About this exercise:
Reproduce precisely the lines of the listing below, starting with the line that contains "or3b | 1 | 1" and stopping after the line that contains "inverter: 11 / 41.29"; include nothing else.
╭──
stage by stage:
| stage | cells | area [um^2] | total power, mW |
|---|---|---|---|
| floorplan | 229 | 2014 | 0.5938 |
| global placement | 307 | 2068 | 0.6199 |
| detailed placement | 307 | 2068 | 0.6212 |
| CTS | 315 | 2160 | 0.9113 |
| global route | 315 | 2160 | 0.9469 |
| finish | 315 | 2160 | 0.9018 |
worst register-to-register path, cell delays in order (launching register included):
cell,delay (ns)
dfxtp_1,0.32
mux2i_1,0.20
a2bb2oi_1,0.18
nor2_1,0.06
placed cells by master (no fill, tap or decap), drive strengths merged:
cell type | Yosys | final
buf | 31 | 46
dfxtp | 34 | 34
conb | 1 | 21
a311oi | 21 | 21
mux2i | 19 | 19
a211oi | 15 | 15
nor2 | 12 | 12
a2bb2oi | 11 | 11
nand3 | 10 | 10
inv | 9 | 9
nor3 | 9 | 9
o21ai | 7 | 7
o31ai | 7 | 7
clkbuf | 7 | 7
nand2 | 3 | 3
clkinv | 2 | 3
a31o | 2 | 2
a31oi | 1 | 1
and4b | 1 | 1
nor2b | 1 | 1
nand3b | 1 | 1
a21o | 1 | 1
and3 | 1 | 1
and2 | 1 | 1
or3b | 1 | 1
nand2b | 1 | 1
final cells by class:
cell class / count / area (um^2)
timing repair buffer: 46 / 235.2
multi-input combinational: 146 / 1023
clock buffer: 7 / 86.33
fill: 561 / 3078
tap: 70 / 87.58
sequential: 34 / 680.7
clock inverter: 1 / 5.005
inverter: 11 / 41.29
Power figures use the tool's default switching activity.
## config.mk

```make
export PLATFORM = sky130hd
export DESIGN_NAME = irq_prio_ctrl
export DESIGN_NICKNAME = d
export VERILOG_FILES = /design/src/rtl/irq_prio_pkg.sv /design/src/rtl/irq_prio_dp.sv /design/src/rtl/irq_prio_ctl.sv /design/src/rtl/irq_prio_ctrl.sv
export SDC_FILE = /design/constraint.sdc
export NUM_CORES = 1
export LEC_CHECK = 0
export BUFFER_PORTS_ARGS = -buffer_cell sky130_fd_sc_hd__buf_2
export CAP_MARGIN = 15
export CORE_ASPECT_RATIO = 1.5
export CORE_MARGIN = 10
export CORE_UTILIZATION = 48
export CTS_BUF_LIST = sky130_fd_sc_hd__clkbuf_8
export CTS_CLUSTER_DIAMETER = 150
export DETAILED_ROUTE_END_ITERATION = 8
export PLACE_DENSITY = 0.67
export SETUP_SLACK_MARGIN = 0.5
export SLEW_MARGIN = 0
export SYNTH_ARGS = -nofsm -noshare
export SYNTH_HDL_FRONTEND = slang
export SYNTH_HIERARCHICAL = 1
export SYNTH_SLANG_ARGS = --single-unit
```

## constraint.sdc

```tcl
create_clock -name clk -period 4.8 [get_ports clk]
set_input_delay 0.96 -clock clk [delete_from_list [all_inputs] [get_ports clk]]
set_output_delay 0.96 -clock clk [all_outputs]
set_load 0.05 [all_outputs]
```
===== src/rtl/ext_irq_pkg.sv =====
package ext_irq_pkg;
  typedef enum logic [1:0] {
    TRIG_LOW  = 2'b00,
    TRIG_HIGH = 2'b01,
    TRIG_RISE = 2'b10,
    TRIG_FALL = 2'b11
  } trig_e;

  localparam int unsigned REG_FLAGS  = 0;
  localparam int unsigned REG_ENABLE = 1;
  localparam int unsigned REG_TRIG   = 2;
endpackage


===== src/rtl/eid_sync.sv =====
module eid_sync #(
  parameter int unsigned WIDTH  = 8,
  parameter int unsigned STAGES = 2
) (
  input  logic             clk,
  input  logic             rst,
  input  logic [WIDTH-1:0] d,
  output logic [WIDTH-1:0] q
);
  logic [WIDTH-1:0] stage_q [STAGES];

  always_ff @(posedge clk) begin
    if (rst) begin
      for (int s = 0; s < STAGES; s++) stage_q[s] <= '0;
    end else begin
      stage_q[0] <= d;
      for (int s = 1; s < STAGES; s++) stage_q[s] <= stage_q[s-1];
    end
  end

  assign q = stage_q[STAGES-1];
endmodule


===== src/rtl/eid_detect.sv =====
module eid_detect
  import ext_irq_pkg::*;
#(
  parameter int unsigned WIDTH = 8
) (
  input  logic               clk,
  input  logic               rst,
  input  logic [WIDTH-1:0]   level,
  input  logic [2*WIDTH-1:0] trig,
  output logic [WIDTH-1:0]   hit
);
  logic [WIDTH-1:0] prev_q;

  always_ff @(posedge clk) begin
    if (rst) prev_q <= '0;
    else     prev_q <= level;
  end

  always_comb begin
    for (int i = 0; i < WIDTH; i++) begin
      case (trig_e'(trig[2*i +: 2]))
        TRIG_LOW:  hit[i] = ~level[i];
        TRIG_HIGH: hit[i] =  level[i];
        TRIG_RISE: hit[i] =  level[i] & ~prev_q[i];
        default:   hit[i] = ~level[i] &  prev_q[i];
      endcase
    end
  end
endmodule


===== src/rtl/eid_combine.sv =====
module eid_combine #(
  parameter int unsigned WIDTH = 8,
  parameter int unsigned GROUP = 2,
  localparam int unsigned LINES = WIDTH / GROUP
) (
  input  logic             clk,
  input  logic             rst,
  input  logic [WIDTH-1:0] flags,
  input  logic [WIDTH-1:0] en,
  output logic [LINES-1:0] irq
);
  logic [LINES-1:0] req_c;

  for (genvar k = 0; k < LINES; k++) begin : g_line
    assign req_c[k] = |(flags[k*GROUP +: GROUP] & en[k*GROUP +: GROUP]);
  end

  always_ff @(posedge clk) begin
    if (rst) irq <= '0;
    else     irq <= req_c;
  end
endmodule


===== src/rtl/ext_irq_detect.sv =====
module ext_irq_detect
  import ext_irq_pkg::*;
#(
  parameter int unsigned NUM_PINS      = 8,
  parameter int unsigned PINS_PER_LINE = 2,
  parameter int unsigned SYNC_STAGES   = 2,
  parameter int unsigned ADDR_W        = 2,
  parameter int unsigned DATA_W        = 16,
  localparam int unsigned NUM_LINES    = NUM_PINS / PINS_PER_LINE,
  localparam int unsigned TRIG_W       = 2 * NUM_PINS
) (
  input  logic                 clk,
  input  logic                 rst,
  input  logic [NUM_PINS-1:0]  pins_i,
  input  logic                 wr_en,
  input  logic [ADDR_W-1:0]    wr_addr,
  input  logic [DATA_W-1:0]    wr_data,
  input  logic [ADDR_W-1:0]    rd_addr,
  output logic [DATA_W-1:0]    rd_data,
  output logic [NUM_LINES-1:0] irq_o
);
  localparam int unsigned PAD_W = DATA_W - NUM_PINS;

  logic [NUM_PINS-1:0] pin_sync;
  logic [NUM_PINS-1:0] hit_vec;
  logic [NUM_PINS-1:0] flag_q;
  logic [NUM_PINS-1:0] en_q;
  logic [TRIG_W-1:0]   trig_q;
  logic                wr_flags, wr_en_reg, wr_trig;

  assign wr_flags  = wr_en && (wr_addr == ADDR_W'(REG_FLAGS));
  assign wr_en_reg = wr_en && (wr_addr == ADDR_W'(REG_ENABLE));
  assign wr_trig   = wr_en && (wr_addr == ADDR_W'(REG_TRIG));

  eid_sync #(.WIDTH(NUM_PINS), .STAGES(SYNC_STAGES)) u_sync (
    .clk(clk), .rst(rst), .d(pins_i), .q(pin_sync)
  );

  eid_detect #(.WIDTH(NUM_PINS)) u_detect (
    .clk(clk), .rst(rst), .level(pin_sync), .trig(trig_q), .hit(hit_vec)
  );

  always_ff @(posedge clk) begin
    if (rst) begin
      flag_q <= '0;
      en_q   <= '0;
      trig_q <= '0;
    end else begin
      flag_q <= (wr_flags ? (flag_q & wr_data[NUM_PINS-1:0]) : flag_q) | hit_vec;
      if (wr_en_reg) en_q   <= wr_data[NUM_PINS-1:0];
      if (wr_trig)   trig_q <= wr_data[TRIG_W-1:0];
    end
  end

  always_ff @(posedge clk) begin
    if (rst) begin
      rd_data <= '0;
    end else begin
      case (rd_addr)
        ADDR_W'(REG_FLAGS):  rd_data <= {{PAD_W{1'b0}}, flag_q};
        ADDR_W'(REG_ENABLE): rd_data <= {{PAD_W{1'b0}}, en_q};
        ADDR_W'(REG_TRIG):   rd_data <= DATA_W'(trig_q);
        default:             rd_data <= '0;
      endcase
    end
  end

  eid_combine #(.WIDTH(NUM_PINS), .GROUP(PINS_PER_LINE)) u_combine (
    .clk(clk), .rst(rst), .flags(flag_q), .en(en_q), .irq(irq_o)
  );
endmodule


===== config.mk =====
export PLATFORM = sky130hd
export DESIGN_NAME = ext_irq_detect
export DESIGN_NICKNAME = d
export VERILOG_FILES = /design/src/rtl/ext_irq_pkg.sv /design/src/rtl/eid_sync.sv /design/src/rtl/eid_detect.sv /design/src/rtl/eid_combine.sv /design/src/rtl/ext_irq_detect.sv
export SDC_FILE = /design/constraint.sdc
export NUM_CORES = 1
export LEC_CHECK = 0
export BUFFER_PORTS_ARGS = -buffer_cell sky130_fd_sc_hd__buf_4
export CAP_MARGIN = 20
export CORE_AREA = 2 2 79 81
export DETAILED_ROUTE_END_ITERATION = 12
export DIE_AREA = 0 0 81 83
export HOLD_SLACK_MARGIN = 0.15
export PLACE_DENSITY_LB_ADDON = 0.12
export SETUP_SLACK_MARGIN = 0.3
export SYNTH_ARGS = -nofsm -noshare
export SYNTH_HDL_FRONTEND = slang
export SYNTH_SLANG_ARGS = --single-unit
export TNS_END_PERCENT = 5

===== constraint.sdc =====
create_clock -name clk -period 1 [get_ports clk]
set_clock_uncertainty 0.1 [all_clocks]
set_input_delay 0.05 -clock clk [delete_from_list [all_inputs] [get_ports clk]]
set_output_delay 0.05 -clock clk [all_outputs]
set_load 0.005 [all_outputs]

; ---- Word-level counts from Yosys, hierarchy flattened
; Memories as Yosys holds them, arrays and structs flattened.
; Index checks and enable logic that the tools add are counted.
[classes]
n_eq_ne = 20
muxes = 15
n_bitwise = 40
reduce_logical = 17
[ops]
columns = operator, count
row1 = $pmux 16 s3, 1
row2 = $mux 8, 3
row3 = $pmux 1 s3, 8
row4 = $eq 2x1->1 const B, 10
row5 = $eq 2x2->1 const B, 10
row6 = $logic_not 2->1, 10
row7 = $and 1x1->1, 16
row8 = $not 1->1, 16
row9 = $and 2x2->2, 4
row10 = $and 8x8->8, 1
row11 = $or 8x8->8, 1
row12 = $reduce_or 2->1, 4
row13 = $logic_and 1x1->1, 3
row14 = $mux 1, 3
row15 = $or 1x1->1, 2
[totals]
reg_bits = 60
ramBits = 16
output_inout_bits = 20
n_memories = 1
[mem_list]
columns = name, words, word_bits, rd, rd_ports_with_merged_regs, write_ports, line_no
row1 = u_sync.stage_q, 2, 8, 2, 0, 2, eid_sync.sv:10  ; logic [WIDTH-1:0] stage_q [STAGES];

; ---- Longest topological paths before layout
[depth]
ltp_word = 4
depth_mapped = 5

; ---- By module
; From an unflattened synthesis, not the netlist that was laid out.
[unflattened]
cells_unflattened = 286
area_unflattened_um2 = 3049.2
[modules_own_cells]
columns = module, instances, cells_per_inst, area_per_inst_um2, seq_area_each_um2
row1 = ext_irq_detect, 1, 177, 1879.3, 960.9
row2 = eid_sync, 1, 41, 524.3, 320.3
row3 = eid_detect, 1, 56, 520.5, 160.2
row4 = eid_combine, 1, 12, 125.1, 80.1

; ---- Least setup slack after synthesis
; OpenSTA, ideal clock, no wires.
[synth_path]
kind = register -> register
startpoint = reg trig_q[1]
endpoint = reg flag_q[0]
setup_ps = 70
arrival_ps = 820
slack_ps = 9
path_stages_with_launch = 4
period_less_slack_ps = 991
path_cell_list = dfxtp_1 -> o21ba_2 -> a32o_1 -> a21oi_1
[synth_between]
elab_chain_len = 3
elab_cells_between_ends = 5
[synth_rtl]
columns = element, line_no
row1 = from (decl), ext_irq_detect.sv:28  ; logic [TRIG_W-1:0] trig_q;
row2 = from (signal assigned), ext_irq_detect.sv:51  ; if (wr_trig) trig_q <= wr_data[TRIG_W-1:0];
row3 = $eq 2x2->1 (tied with other cells), eid_detect.sv:21  ; case (trig_e'(trig[2*i +: 2]))
row4 = $pmux 1 s3 *, eid_detect.sv:21
row5 = $or 8x8->8 *, ext_irq_detect.sv:49  ; flag_q <= (wr_flags ? (flag_q & wr_data[NUM_PINS-1:0]) : flag_q) | hit_vec;
row6 = to (signal assigned), ext_irq_detect.sv:49
row7 = to (decl), ext_irq_detect.sv:26  ; logic [NUM_PINS-1:0] flag_q;
; Mark *: on every way between the ends. The rest lies on a longest branch, timed or not.
; A chain may end at the register's enable or synchronous reset.

; ---- Final worst setup path
[layout_path]
startpoint = reg trig_q[13]
endpoint = reg flag_q[6]
; The elaborated chain is that of the path after synthesis.

==> metrics.md <==
| Metric | Value |
|---|---|
| Run status | complete, but fails checks |
| Failing checks | hold timing, setup timing |
| Placed cell areas | 3455 µm² |
| Crit path max-delay family | compound AO/OA/AOI/OAI gates |
| Layout cells sized above 1 | a little under half |
| FF-to-FF setup slack | -0.08 ns |
| DP HPWL | just over 4 mm |
| Min-Delay Path Depth | 2 |
| Fin. Hold Viols | 30 |
| Syn_nets | approximately 310 |
| H-tree levels | 3 |
| Register bit total from synthesis | 76 |
| Clk sinks | 76 |
| Critical Path Fanout Max | 5 |
| Initial antenna violation count | 0 |
| WP data arrival | 1.27 ns |
| Ports | 51 |
| Antenna-violating nets left | 0 |
| Final nets | 402 |
| Non-filler cells, final | between 400 and 500 |
| First-pass GRT wire length | approximately 10 mm |
| Slew headroom | approximately 77% |
| Grt ovf | 0 |
| Chip width | approximately 81 µm |
| DRC | 0 |
| RSZ-0062 raised after global routing | true |
| Lkg Pwr | 0.001721 µW |
| CTS tree | built |
| Dpl cells | between 400 and 500 |
| Synthesized area per cell | about 10 µm² |
| Synth-to-Final Area Change | 46.22% |
| Die height | approximately 83 µm |
| Min-delay src | rst |
| Reg2reg end | flag_q[6]$_SDFF_PP0_ |
| Largest stage delay, worst path | 0.35 ns |
| Path depth of the worst reg2reg path | 3 |
| Clk pin slew, worst setup/hold paths | 0.08 ns |
| Root Driver | clkbuf_8 |
| Seq/Total Area, Yosys | 54.41% |
| Tcrit/Tclk final | 107.6% |
| Slew @ Worst Pin | roughly 0.35 ns |
| PortBufs | 50 |
| CTS Buf Count | 9 |
| WP data required | approximately 1.2 ns |
| Worst-skew pair later-pin latency | ~0.36 ns |
| Core area | around 5800 µm² |
| Fin crit period | roughly 1.1 ns |
| Initial Util | 48.09% |
| Worst setup slack after layout | -0.07627 ns |
| Vias per inst | between 4 and 5 |
| Final Wtd Congestion | just under 0.8 |
| Drt first pass iters | 5 |
| Smallest hold slack | -0.1542 ns |
| RR Startpoint | trig_q[13]$_SDFFE_PP0P_ |
| Dpl ws | -0.1992 ns |
| Pwr Density | between 1500 and 2000 nW/µm² |
| Max-cap violations | 0 |
| Die area | 6723 µm² |
| Cell area after synthesis | around 2800 µm² |
| HP Class | input port to flop |
| Post-route cell area | approximately 4100 µm² |
| CP Class | flop to flop |
| Worst Path Buf+Inv | 0 |
| Row cnt | 28 |
| Largest net degree at the start of global routing | 19 |
| Hold EP | trig_q[9]$_SDFFE_PP0P_ |
| Count of pins over their slew limit | 0 |
| Distinct cell type count after synthesis | 26 |
| Cells after synthesis | 281 |
| Initial DRC Count | 66 |
| ANT cells | 0 |
| Final setup violation count | 7 |
| Max Freq | between 900 and 1000 MHz |
| Critical-path cell list | o21ba_2 > a32o_2 > a21oi_2 |
| Startpoint class of the critical path | flop |
| Max clock buf depth | 2 |
| Post-Route WL | ~6.3 mm |
| Global-route total usage across every layer | between 20 and 25% |
| Slowest-stage cell, CP | dfxtp_2 |
| Vias in the first global route | 2,266 |
| Synth warnings | 0 |
| Critical Path Sink Type | flop |
| Worst VDD drop | approximately 900 µV |
| Avg WL per Cell | 14.01 µm |
| Vias | between 2k and 2.5k |
area by class of cell:
| class | count | area (µm²) |
|---|---|---|
| fill | 449 | 1727 |
| sequential | 76 | 1583 |
| multi-input combinational | 190 | 1329 |
| timing repair buffer | 94 | 868.3 |
| clock buffer | 9 | 123.9 |
| tap | 75 | 93.84 |
| clock inverter | 7 | 91.34 |
routing by layer:
layer | vias to the layer above | part of all wire, % | track usage [%]
met2 | 43 | 47 | 31.10
met3 | 13 | 3.2 | 5.435
li1 | 1139 | - | -
met4 | 0 | 2.2 | 10.32
met5 | - | 0 | 0
met1 | 1054 | 47 | 25.72
power by group:
| part | switching, µW | total [µW] | internal (µW) |
|---|---|---|---|
| Clock | 1140 | 2530 | 1390 |
| Sequential | 82.8 | 3230 | 3150 |
| Combinational | 276 | 685 | 409 |
| Total | 1500 | 6450 | 4950 |
cell usage after synthesis:
master | n | area [µm²]
a21oi_1 | 23 | 115.1
o21ai_2 | 1 | 8.760
xnor2_1 | 1 | 8.760
o21ba_2 | 7 | 70.07
nor2b_1 | 25 | 156.4
a32o_1 | 7 | 70.07
a22oi_1 | 4 | 30.03
and2_1 | 8 | 50.05
o21ai_1 | 7 | 35.03
or3b_1 | 1 | 8.760
a31oi_1 | 1 | 6.260
a2bb2oi_1 | 8 | 70.07
o21ai_0 | 1 | 5.000
nor3b_1 | 1 | 7.510
buf_4 | 4 | 30.03
nor2_1 | 20 | 75.07
nand2b_1 | 8 | 50.05
clkbuf_1 | 4 | 15.01
nand2_1 | 32 | 120.1
buf_2 | 6 | 30.03
and2b_4 | 1 | 10.01
nand3b_1 | 16 | 120.1
dfxtp_1 | 76 | 1521
mux2i_1 | 16 | 160.2
and3b_1 | 2 | 17.52
clkbuf_2 | 1 | 5.000
per-stage QoR:
| stage | hold WS [ns] | setup TNS, ns | util (%) | power (µW) |
|---|---|---|---|---|
| 6_report | -0.1542 | -0.3861 | 70.31 | 6449 |
| 5_1_grt | -0.1605 | -0.6453 | 70.31 | 6690 |
| 4_1_cts | -0.1629 | -0.3323 | 67.66 | 6432 |
| 3_5_place_dp | 0.1683 | -3.069 | 59.40 | 3857 |
| 3_3_place_gp | 0.1620 | -2.398 | 59.40 | 3843 |
| 2_1_floorplan | 0.07818 | 0 | - | 3572 |
state kept, by name, indices dropped and copies added (netlist names):
register         count
u_sync.stage_q      16
en_q                 8
rd_data             16
trig_q              16
u_combine.irq        4
u_detect.prev_q      8
flag_q               8
cells by family after synthesis:
logic type             count (synthesis)  share of synthesized area, %
AND/OR/NAND/NOR                      114                         22.01
AO/OA/AOI/OAI                         59                         14.68
buffers and inverters                 15                         2.863
XOR/XNOR                               1                        0.3133
multiplexers                          16                         5.727
flip-flops                            76                         54.41
worst max-delay path by stage:
stage | start | end | depth (start not counted)
2_1_floorplan | trig_q[1]$_SDFFE_PP0P_ | flag_q[0]$_SDFF_PP0_ | 3
3_3_place_gp | wr_addr[1] | flag_q[5]$_SDFF_PP0_ | 4
3_5_place_dp | wr_addr[1] | flag_q[6]$_SDFF_PP0_ | 4
4_1_cts | trig_q[13]$_SDFFE_PP0P_ | flag_q[6]$_SDFF_PP0_ | 3
5_1_grt | u_sync.stage_q[0][12]$_SDFF_PP0_ | flag_q[4]$_SDFF_PP0_ | 3
6_report | trig_q[13]$_SDFFE_PP0P_ | flag_q[6]$_SDFF_PP0_ | 3
placed cells by master (no fill, tap or decap), types with 2 or more instances in the layout:
| master | instances |
|---|---|
| nor2_1 | 20 |
| clkbuf_8 | 9 |
| and2_1 | 4 |
| dlygate4sd3_1 | 14 |
| mux2i_1 | 16 |
| nand2b_1 | 8 |
| a2bb2oi_1 | 6 |
| nand3b_1 | 16 |
| nand2_2 | 6 |
| buf_6 | 18 |
| dfxtp_4 | 3 |
| a21oi_2 | 8 |
| a21oi_1 | 15 |
| bufinv_16 | 2 |
| a32o_2 | 3 |
| a32o_1 | 4 |
| dfxtp_2 | 40 |
| a22oi_2 | 4 |
| nor2b_1 | 24 |
| nand2_1 | 23 |
| buf_4 | 56 |
| clkinv_2 | 3 |
| nand2_4 | 3 |
| a2bb2oi_2 | 2 |
| o21ba_2 | 6 |
| dlymetal6s4s_1 | 2 |
| buf_12 | 4 |
| o21ai_1 | 8 |
| dfxtp_1 | 33 |
| and2_4 | 4 |
repair_timing:
action                     in CTS  in global routing
resized for setup              51                 47
pin swaps                      34                 29
buffers inserted                0                  0
hold buffers                   15                  1
hold endpoints to repair       68                 57
setup endpoints to repair      71                 75
Note: power is estimated with default switching activity, not from simulation.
╰──
Your solution:
or3b | 1 | 1
nand2b | 1 | 1
final cells by class:
cell class / count / area (um^2)
timing repair buffer: 46 / 235.2
multi-input combinational: 146 / 1023
clock buffer: 7 / 86.33
fill: 561 / 3078
tap: 70 / 87.58
sequential: 34 / 680.7
clock inverter: 1 / 5.005
inverter: 11 / 41.29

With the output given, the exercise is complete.